After a time, it finally shambled off into the night.

Guess even they can get bored.

“We should go,” Jolie said finally. “Can you let go of my arm? You’re squeezing it a bit too hard.”

Gartrell did as she asked, and she rubbed her forearm with her hand. She pocketed the key and slipped the revolver back into the waistband of her jeans, then turned toward the hallway behind them. She slowly picked her way to a white door and reached for its brass knob.

“Hold up,” Gartrell said.

She stopped with her hand only an inch from the doorknob. “Why?”

“Give me a second.” Gartrell looked around the lobby. It was a pre-war building, one of those many structures that had been built before World War II. The lobby had been regentrified, with a granite floor and an ornate ceiling from which hung art deco light fixtures that would remain dark for quite a while longer.
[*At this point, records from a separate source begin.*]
`src/rtl/sfx_pkg.sv`:
```
// sfx_pkg: shared types and default event indices for the sound-effect sequencer.
package sfx_pkg;

    typedef enum logic [1:0] {
        S_IDLE = 2'd0,
        S_PLAY = 2'd1,
        S_GAP  = 2'd2
    } sfx_state_e;

    localparam int EV_SHOT       = 0;
    localparam int EV_ENEMY_DEAD = 1;
    localparam int EV_PLAYER_HIT = 2;
    localparam int EV_LEVEL_UP   = 3;

endpackage

```
`src/rtl/sfx_prio_enc.sv`:
```
// sfx_prio_enc: highest-set-bit encoder returning valid flag and index.
module sfx_prio_enc #(
    parameter int N  = 4,
    parameter int IW = $clog2(N)
) (
    input  logic [N-1:0]  req,
    output logic          valid,
    output logic [IW-1:0] idx
);

    always_comb begin
        valid = |req;
        idx   = '0;
        for (int i = 0; i < N; i++)
            if (req[i]) idx = IW'(i);
    end

endmodule

```
`src/rtl/sfx_sequencer.sv`:
```
// sfx_sequencer: priority-arbitrated, pre-emptive multi-note sound-effect player.
// Define SFX_PENDING_EN to queue lower-priority requests instead of dropping them.
module sfx_sequencer
    import sfx_pkg::*;
#(
    parameter int NUM_EVENTS  = 4,
    parameter int KEY_W       = 4,
    parameter int NOTE_CNT    = 3,
    parameter int NOTE_FRAMES = 4
) (
    input  logic                                clk,
    input  logic                                resetN,
    input  logic                                startOfFrame,
    input  logic [NUM_EVENTS-1:0]               event_req,
    input  logic [NUM_EVENTS-1:0][KEY_W-1:0]    cfg_base_key,
    input  logic [NUM_EVENTS-1:0][KEY_W-1:0]    cfg_step,
    output logic [KEY_W-1:0]                    sound_key,
    output logic                                sound_on,
    output logic [$clog2(NUM_EVENTS)-1:0]       active_event,
    output logic                                busy
);

    localparam int IW = $clog2(NUM_EVENTS);
    localparam int NW = (NOTE_CNT > 1) ? $clog2(NOTE_CNT) : 1;
    localparam int FW = $clog2(NOTE_FRAMES + 1);

    sfx_state_e            state_q, state_n;
    logic [IW-1:0]         idx_q, idx_n;
    logic [KEY_W-1:0]      key_q, key_n;
    logic [NW-1:0]         note_q, note_n;
    logic [FW-1:0]         cnt_q, cnt_n;
    logic [NUM_EVENTS-1:0] pending, eff;
    logic                  req_v, eff_v, start;
    logic [IW-1:0]         req_idx, eff_idx, st_idx;

    assign eff = event_req | pending;

    sfx_prio_enc #(.N(NUM_EVENTS), .IW(IW)) u_req_enc (
        .req   (event_req),
        .valid (req_v),
        .idx   (req_idx)
    );

    sfx_prio_enc #(.N(NUM_EVENTS), .IW(IW)) u_eff_enc (
        .req   (eff),
        .valid (eff_v),
        .idx   (eff_idx)
    );

`ifdef SFX_PENDING_EN
    // Every request that does not start an effect this cycle is remembered.
    always_ff @(posedge clk or negedge resetN)
        if (!resetN) pending <= '0;
        else         pending <= (pending | event_req) & ~(start ? (NUM_EVENTS'(1) << st_idx) : '0);
`else
    assign pending = '0;
`endif

    always_comb begin
        state_n = state_q;
        idx_n   = idx_q;
        key_n   = key_q;
        note_n  = note_q;
        cnt_n   = cnt_q;
        start   = 1'b0;
        st_idx  = eff_idx;
        if (state_q != S_IDLE && req_v && req_idx >= idx_q) begin
            start  = 1'b1;
            st_idx = req_idx;
        end else if (state_q == S_IDLE) begin
            start = eff_v;
        end else if (state_q == S_GAP && startOfFrame) begin
            start = eff_v;
            if (!eff_v) begin
                state_n = S_IDLE;
                idx_n   = '0;
            end
        end else if (state_q == S_PLAY && startOfFrame) begin
            if (cnt_q == FW'(NOTE_FRAMES - 1)) begin
                cnt_n = '0;
                if (note_q == NW'(NOTE_CNT - 1)) begin
                    state_n = S_GAP;
                    key_n   = '0;
                end else begin
                    note_n = note_q + 1'b1;
                    key_n  = key_q + cfg_step[idx_q];
                end
            end else begin
                cnt_n = cnt_q + 1'b1;
            end
        end
        // A start overrides any frame bookkeeping on the same cycle.
        if (start) begin
            state_n = S_PLAY;
            idx_n   = st_idx;
            key_n   = cfg_base_key[st_idx];
            note_n  = '0;
            cnt_n   = '0;
        end
    end

    always_ff @(posedge clk or negedge resetN)
        if (!resetN) begin
            state_q <= S_IDLE;
            idx_q   <= '0;
            key_q   <= '0;
            note_q  <= '0;
            cnt_q   <= '0;
        end else begin
            state_q <= state_n;
            idx_q   <= idx_n;
            key_q   <= key_n;
            note_q  <= note_n;
            cnt_q   <= cnt_n;
        end

    assign sound_key    = key_q;
    assign sound_on     = state_q == S_PLAY;
    assign busy         = state_q != S_IDLE;
    assign active_event = idx_q;

endmodule

```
A row of mailboxes were set into the wall near the door, across from a desk where the doorman would normally be stationed.

“What’s on this floor?” he asked.

“Laundry. Elevators. Stairs. Storage, with more below.”

“How many stories?”

“Sixteen.”

“And how many people are left in the building?”
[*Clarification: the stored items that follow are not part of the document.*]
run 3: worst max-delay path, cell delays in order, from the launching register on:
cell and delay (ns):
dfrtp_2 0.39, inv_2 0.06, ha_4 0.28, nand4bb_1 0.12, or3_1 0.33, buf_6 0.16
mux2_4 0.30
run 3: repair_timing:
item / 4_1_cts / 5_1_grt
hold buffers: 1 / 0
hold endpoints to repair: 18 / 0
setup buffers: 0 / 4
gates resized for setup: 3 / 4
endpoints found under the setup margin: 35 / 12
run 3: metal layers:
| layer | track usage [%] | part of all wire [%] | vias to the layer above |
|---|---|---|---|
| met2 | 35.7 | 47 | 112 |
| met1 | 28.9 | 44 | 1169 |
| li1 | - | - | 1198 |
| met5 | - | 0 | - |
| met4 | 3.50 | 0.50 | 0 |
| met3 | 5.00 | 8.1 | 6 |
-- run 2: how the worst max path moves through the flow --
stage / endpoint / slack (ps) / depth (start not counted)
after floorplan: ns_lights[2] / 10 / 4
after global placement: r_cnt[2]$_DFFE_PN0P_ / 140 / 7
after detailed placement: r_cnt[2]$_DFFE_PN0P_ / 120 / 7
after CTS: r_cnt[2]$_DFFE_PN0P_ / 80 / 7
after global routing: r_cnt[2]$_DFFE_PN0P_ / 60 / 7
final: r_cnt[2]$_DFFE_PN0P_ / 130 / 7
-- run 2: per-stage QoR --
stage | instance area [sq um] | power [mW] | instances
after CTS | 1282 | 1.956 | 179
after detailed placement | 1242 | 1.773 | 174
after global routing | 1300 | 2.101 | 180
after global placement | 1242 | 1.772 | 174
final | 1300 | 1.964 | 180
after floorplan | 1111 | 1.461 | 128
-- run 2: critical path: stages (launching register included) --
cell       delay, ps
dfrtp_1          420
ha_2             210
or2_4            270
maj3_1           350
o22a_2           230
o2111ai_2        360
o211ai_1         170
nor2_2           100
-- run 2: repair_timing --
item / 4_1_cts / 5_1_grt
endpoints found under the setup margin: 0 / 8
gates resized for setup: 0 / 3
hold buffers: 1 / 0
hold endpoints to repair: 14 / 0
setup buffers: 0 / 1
### config.mk
export PLATFORM = sky130hd
export DESIGN_NAME = uart_tx_feeder
export DESIGN_NICKNAME = d
export VERILOG_FILES = /design/src/rtl/uart_pkg.sv /design/src/rtl/uart_word_fifo.sv /design/src/rtl/uart_tx_feeder.sv
export SDC_FILE = /design/constraint.sdc
export NUM_CORES = 1
export LEC_CHECK = 0
export CORE_MARGIN = 3
export CORE_UTILIZATION = 50
export CTS_BUF_LIST = sky130_fd_sc_hd__clkbuf_8 sky130_fd_sc_hd__clkbuf_16
export CTS_CLUSTER_SIZE = 30
export DETAILED_ROUTE_END_ITERATION = 8
export PLACE_DENSITY = 0.69
export SLEW_MARGIN = 20
export SYNTH_ARGS = -nofsm -noshare
export SYNTH_HDL_FRONTEND = slang
export SYNTH_SLANG_ARGS = --single-unit
export TNS_END_PERCENT = 1
### constraint.sdc
create_clock -name iclk -period 4.75 [get_ports iclk]
set_input_delay 1.425 -clock iclk [delete_from_list [all_inputs] [get_ports iclk]]
set_output_delay 1.425 -clock iclk [all_outputs]
set_load 0.02 [all_outputs]
**config.mk**
```make
export PLATFORM = sky130hd
export DESIGN_NAME = artec_dma_arb_wrr
export DESIGN_NICKNAME = d
export VERILOG_FILES = /design/src/rtl/artec_dma_pkg.sv /design/src/rtl/artec_dma_rr_pick.sv /design/src/rtl/artec_dma_arb_wrr.sv
export SDC_FILE = /design/constraint.sdc
export NUM_CORES = 1
export LEC_CHECK = 0
export BUFFER_PORTS_ARGS = -buffer_cell sky130_fd_sc_hd__buf_2
export CAP_MARGIN = 20
export CORE_MARGIN = 2
export CORE_UTILIZATION = 44
export CTS_CLUSTER_SIZE = 14
export DETAILED_ROUTE_END_ITERATION = 7
export PLACE_DENSITY = 0.87
export SLEW_MARGIN = 25
export SYNTH_ARGS = -nofsm -noshare
export SYNTH_HDL_FRONTEND = slang
export SYNTH_SLANG_ARGS = --single-unit
```
**constraint.sdc**
```tcl
create_clock -name clk -period 2.94 [get_ports clk]
set_clock_uncertainty 0.1 [all_clocks]
set_input_delay 0.588 -clock clk [delete_from_list [all_inputs] [get_ports clk]]
set_output_delay 0.588 -clock clk [all_outputs]
set_load 0.02 [all_outputs]
```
“No one. They evacuated.” Her face was no longer blank and expressionless. She looked agitated. “Listen, I need to get to my son. You want to look around? Knock yourself out.”

“I’m good,” Gartrell said.

She pulled open the door, and it led into a stairwell. At the base of the stairs was a long, black Maglite. She picked it up and looked back at him.

“Close the door so I can turn this on.”

“Why don’t you forget about that for a moment and let me go up first,” he said. “You turn that on, my night vision gear will blank out, and it’s more useful right now than a flashlight. You get what I’m saying?”

“No.”

Gartrell sighed. “The zeds, they can key in on light real well. Not doing things like giving off light, loud noises, probably even smells like cooking food and things like that will go a long way toward ensuring our continued survival. And if there’s a zed in this stairway, for instance, it’ll see the light long before we see it. You reading me on that now?”

“You don’t want me to use the light. You want to use your night vision. Fine. Let’s go to the fourth floor. You first.”

Gartrell nodded and mounted the steps, taking them one at a time, his AA-12 at the ready. As it always was.